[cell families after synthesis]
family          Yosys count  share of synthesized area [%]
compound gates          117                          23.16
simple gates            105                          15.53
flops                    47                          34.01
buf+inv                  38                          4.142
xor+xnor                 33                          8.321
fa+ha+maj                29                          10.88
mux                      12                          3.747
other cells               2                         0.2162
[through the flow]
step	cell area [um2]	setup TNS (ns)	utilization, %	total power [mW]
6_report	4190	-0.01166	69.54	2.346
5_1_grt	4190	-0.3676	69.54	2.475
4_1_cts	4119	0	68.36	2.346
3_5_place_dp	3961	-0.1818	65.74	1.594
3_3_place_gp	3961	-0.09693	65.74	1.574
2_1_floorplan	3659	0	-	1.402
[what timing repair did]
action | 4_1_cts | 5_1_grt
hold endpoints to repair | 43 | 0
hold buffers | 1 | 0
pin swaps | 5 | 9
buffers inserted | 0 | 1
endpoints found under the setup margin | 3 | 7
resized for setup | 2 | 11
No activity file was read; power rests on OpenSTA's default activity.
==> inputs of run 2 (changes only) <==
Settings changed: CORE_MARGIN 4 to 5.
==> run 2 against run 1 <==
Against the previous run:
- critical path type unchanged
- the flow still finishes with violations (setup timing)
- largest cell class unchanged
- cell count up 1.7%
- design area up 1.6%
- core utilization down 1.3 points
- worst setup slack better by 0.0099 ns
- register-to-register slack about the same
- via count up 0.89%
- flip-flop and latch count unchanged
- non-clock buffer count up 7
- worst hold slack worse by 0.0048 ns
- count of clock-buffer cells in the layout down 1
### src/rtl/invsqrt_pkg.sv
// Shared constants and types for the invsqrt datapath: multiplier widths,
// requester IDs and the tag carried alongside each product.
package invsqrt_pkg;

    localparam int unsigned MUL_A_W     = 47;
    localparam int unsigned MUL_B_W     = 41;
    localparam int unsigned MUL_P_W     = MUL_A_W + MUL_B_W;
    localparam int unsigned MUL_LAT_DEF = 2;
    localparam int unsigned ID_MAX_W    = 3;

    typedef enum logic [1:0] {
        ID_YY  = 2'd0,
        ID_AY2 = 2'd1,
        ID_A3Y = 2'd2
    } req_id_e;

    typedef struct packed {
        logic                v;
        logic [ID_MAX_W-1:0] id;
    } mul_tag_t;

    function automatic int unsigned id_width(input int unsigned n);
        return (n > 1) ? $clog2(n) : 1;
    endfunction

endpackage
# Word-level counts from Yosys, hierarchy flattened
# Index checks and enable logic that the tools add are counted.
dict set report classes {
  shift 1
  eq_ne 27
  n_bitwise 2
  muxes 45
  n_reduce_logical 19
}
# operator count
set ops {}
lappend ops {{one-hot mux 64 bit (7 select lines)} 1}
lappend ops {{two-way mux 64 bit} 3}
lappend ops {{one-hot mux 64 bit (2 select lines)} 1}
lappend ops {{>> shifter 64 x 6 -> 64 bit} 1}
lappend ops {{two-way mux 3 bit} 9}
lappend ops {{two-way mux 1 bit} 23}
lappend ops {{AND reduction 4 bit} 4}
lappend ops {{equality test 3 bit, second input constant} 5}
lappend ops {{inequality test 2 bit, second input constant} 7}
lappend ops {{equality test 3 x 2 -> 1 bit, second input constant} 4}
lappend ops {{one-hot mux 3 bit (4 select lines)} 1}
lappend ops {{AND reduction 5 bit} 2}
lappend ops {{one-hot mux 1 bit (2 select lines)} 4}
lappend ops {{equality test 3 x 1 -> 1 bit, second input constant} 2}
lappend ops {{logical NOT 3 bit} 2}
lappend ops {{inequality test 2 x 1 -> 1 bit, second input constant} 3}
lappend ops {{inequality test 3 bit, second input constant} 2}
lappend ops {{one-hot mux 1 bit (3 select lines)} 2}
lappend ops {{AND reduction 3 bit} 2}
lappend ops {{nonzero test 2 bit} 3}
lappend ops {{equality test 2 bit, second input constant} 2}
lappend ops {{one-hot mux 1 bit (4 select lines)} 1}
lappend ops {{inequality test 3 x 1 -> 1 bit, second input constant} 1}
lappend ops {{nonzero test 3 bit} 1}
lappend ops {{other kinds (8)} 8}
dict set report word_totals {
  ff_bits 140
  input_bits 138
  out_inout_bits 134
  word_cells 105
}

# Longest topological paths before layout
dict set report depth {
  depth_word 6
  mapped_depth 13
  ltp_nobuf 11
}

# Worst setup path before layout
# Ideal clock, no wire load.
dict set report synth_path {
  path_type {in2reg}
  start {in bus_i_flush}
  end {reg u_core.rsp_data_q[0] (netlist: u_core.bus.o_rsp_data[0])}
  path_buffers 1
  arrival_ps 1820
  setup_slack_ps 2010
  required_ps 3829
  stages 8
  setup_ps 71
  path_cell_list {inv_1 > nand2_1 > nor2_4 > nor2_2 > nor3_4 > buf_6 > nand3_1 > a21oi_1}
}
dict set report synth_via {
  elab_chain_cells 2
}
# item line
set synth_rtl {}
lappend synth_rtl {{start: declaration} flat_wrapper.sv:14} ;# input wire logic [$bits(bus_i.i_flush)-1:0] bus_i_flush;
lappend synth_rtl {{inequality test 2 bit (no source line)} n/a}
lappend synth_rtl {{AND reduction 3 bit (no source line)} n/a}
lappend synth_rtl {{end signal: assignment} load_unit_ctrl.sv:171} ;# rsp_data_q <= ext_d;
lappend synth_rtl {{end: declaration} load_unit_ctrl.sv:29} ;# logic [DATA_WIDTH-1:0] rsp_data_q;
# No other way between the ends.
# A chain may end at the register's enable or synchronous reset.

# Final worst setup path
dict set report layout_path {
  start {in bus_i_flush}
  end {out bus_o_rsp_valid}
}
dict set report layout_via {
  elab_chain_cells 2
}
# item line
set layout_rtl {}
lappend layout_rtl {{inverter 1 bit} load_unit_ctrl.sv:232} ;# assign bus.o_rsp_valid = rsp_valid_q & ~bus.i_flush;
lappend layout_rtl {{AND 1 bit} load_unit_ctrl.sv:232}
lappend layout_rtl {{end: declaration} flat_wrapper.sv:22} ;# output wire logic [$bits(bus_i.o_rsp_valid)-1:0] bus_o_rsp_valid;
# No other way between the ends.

## What you will do
Determine how many lines above contain the word "second", then give the number by itself.

## Exercise solution
8